== TASK INSTRUCTIONS ==
In the data below, find every line with the string "that" and pull it out.

-- LISTED ENTRIES follows --

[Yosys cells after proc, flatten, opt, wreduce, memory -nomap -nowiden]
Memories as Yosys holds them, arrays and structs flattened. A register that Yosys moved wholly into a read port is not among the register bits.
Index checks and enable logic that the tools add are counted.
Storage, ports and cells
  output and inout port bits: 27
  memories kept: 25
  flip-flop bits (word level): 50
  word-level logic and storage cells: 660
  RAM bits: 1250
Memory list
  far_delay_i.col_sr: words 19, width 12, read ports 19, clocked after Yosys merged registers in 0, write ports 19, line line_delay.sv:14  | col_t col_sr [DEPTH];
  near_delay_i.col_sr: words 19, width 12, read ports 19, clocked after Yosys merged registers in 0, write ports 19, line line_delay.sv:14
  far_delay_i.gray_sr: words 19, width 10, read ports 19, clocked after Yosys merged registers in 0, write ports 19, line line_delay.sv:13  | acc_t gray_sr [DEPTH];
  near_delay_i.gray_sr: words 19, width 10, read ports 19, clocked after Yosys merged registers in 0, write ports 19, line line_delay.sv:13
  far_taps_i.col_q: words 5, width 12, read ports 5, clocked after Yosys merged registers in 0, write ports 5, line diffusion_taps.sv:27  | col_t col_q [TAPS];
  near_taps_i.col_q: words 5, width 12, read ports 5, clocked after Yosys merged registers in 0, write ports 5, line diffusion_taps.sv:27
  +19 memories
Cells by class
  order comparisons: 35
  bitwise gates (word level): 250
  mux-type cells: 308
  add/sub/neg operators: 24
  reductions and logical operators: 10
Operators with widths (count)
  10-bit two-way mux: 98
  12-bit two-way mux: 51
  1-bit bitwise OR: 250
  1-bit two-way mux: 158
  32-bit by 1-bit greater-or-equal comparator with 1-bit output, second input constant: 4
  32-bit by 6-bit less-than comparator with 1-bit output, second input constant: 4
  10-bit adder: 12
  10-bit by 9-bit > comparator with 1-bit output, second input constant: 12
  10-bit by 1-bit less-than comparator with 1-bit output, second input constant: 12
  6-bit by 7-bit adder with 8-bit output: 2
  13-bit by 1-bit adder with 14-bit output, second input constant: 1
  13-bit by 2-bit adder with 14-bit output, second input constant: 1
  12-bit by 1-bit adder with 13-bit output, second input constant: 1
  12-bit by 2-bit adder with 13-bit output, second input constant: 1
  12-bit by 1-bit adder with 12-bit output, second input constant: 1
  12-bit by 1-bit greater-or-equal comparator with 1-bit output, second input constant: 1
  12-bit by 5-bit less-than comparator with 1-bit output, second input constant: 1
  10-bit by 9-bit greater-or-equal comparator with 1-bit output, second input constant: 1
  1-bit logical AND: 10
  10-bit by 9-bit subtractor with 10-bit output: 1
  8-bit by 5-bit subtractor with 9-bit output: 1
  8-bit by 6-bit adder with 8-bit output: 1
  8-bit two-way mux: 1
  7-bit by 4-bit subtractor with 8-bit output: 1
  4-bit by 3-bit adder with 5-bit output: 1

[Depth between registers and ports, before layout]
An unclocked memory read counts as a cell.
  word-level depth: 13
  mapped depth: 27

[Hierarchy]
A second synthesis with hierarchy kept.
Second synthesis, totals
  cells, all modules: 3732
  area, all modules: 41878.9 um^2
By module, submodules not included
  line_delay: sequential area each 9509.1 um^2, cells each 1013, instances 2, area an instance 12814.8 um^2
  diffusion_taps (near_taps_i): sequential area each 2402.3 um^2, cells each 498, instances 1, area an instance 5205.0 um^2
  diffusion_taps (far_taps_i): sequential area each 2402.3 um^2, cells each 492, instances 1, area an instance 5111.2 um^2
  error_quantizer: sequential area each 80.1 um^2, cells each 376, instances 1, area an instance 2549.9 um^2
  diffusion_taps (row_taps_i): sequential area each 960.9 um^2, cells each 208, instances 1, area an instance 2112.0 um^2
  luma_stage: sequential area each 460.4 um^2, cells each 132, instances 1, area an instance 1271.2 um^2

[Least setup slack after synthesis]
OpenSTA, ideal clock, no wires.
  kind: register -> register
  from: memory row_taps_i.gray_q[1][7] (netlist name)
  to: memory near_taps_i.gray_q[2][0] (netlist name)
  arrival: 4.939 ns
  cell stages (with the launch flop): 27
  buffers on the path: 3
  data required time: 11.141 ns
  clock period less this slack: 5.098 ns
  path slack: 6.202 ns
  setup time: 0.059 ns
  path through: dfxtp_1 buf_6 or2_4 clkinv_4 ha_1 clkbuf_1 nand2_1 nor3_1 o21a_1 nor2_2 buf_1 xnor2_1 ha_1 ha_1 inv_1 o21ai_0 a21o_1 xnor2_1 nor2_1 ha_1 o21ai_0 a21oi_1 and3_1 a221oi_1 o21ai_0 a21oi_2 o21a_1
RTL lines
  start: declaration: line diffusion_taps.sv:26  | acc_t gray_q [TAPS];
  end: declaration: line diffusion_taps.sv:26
### config.mk
export PLATFORM = sky130hd
export DESIGN_NAME = core_top
export DESIGN_NICKNAME = d
export VERILOG_FILES = /design/src/core_pkg.sv /design/src/core_control.sv /design/src/core_istore.sv /design/src/core_decode.sv /design/src/core_regfile.sv /design/src/core_execute.sv /design/src/core_top.sv
export SDC_FILE = /design/constraint.sdc
export NUM_CORES = 2
export LEC_CHECK = 0
export BUFFER_PORTS_ARGS = -buffer_cell sky130_fd_sc_hd__clkbuf_2
export CAP_MARGIN = 10
export CORE_MARGIN = 2
export CORE_UTILIZATION = 35
export DETAILED_ROUTE_END_ITERATION = 10
export PLACE_DENSITY = 0.54
export SLEW_MARGIN = 20
export SYNTH_ARGS = -nofsm -noshare
export SYNTH_HDL_FRONTEND = slang
export SYNTH_SLANG_ARGS = --single-unit
### constraint.sdc
create_clock -name clock -period 4.3 [get_ports clock]
set_input_delay 0.43 -clock clock [delete_from_list [all_inputs] [get_ports clock]]
set_output_delay 0.43 -clock clock [all_outputs]
set_load 0.02 [all_outputs]
$ cat config.mk
export PLATFORM = sky130hd
export DESIGN_NAME = regfile
export DESIGN_NICKNAME = d
export VERILOG_FILES = /design/src/common/mips_config.svh /design/src/common/mips_pkg.sv /design/src/hdl/regfile.sv
export SDC_FILE = /design/constraint.sdc
export NUM_CORES = 2
export LEC_CHECK = 0
export BUFFER_PORTS_ARGS = -buffer_cell sky130_fd_sc_hd__buf_2
export CORE_MARGIN = 2
export CORE_UTILIZATION = 58
export DETAILED_ROUTE_END_ITERATION = 8
export PLACE_DENSITY_LB_ADDON = 0.3
export SYNTH_ARGS = -nofsm -noshare
export SYNTH_HDL_FRONTEND = slang
export SYNTH_SLANG_ARGS = --single-unit
$ cat constraint.sdc
create_clock -name clk -period 2.9 [get_ports clk]
set_input_delay 0.29 -clock clk [delete_from_list [all_inputs] [get_ports clk]]
set_output_delay 0.29 -clock clk [all_outputs]
set_load 0.005 [all_outputs]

-- LISTED ENTRIES concluded --

== WRITTEN RESPONSE ==
Memories as Yosys holds them, arrays and structs flattened. A register that Yosys moved wholly into a read port is not among the register bits.
Index checks and enable logic that the tools add are counted.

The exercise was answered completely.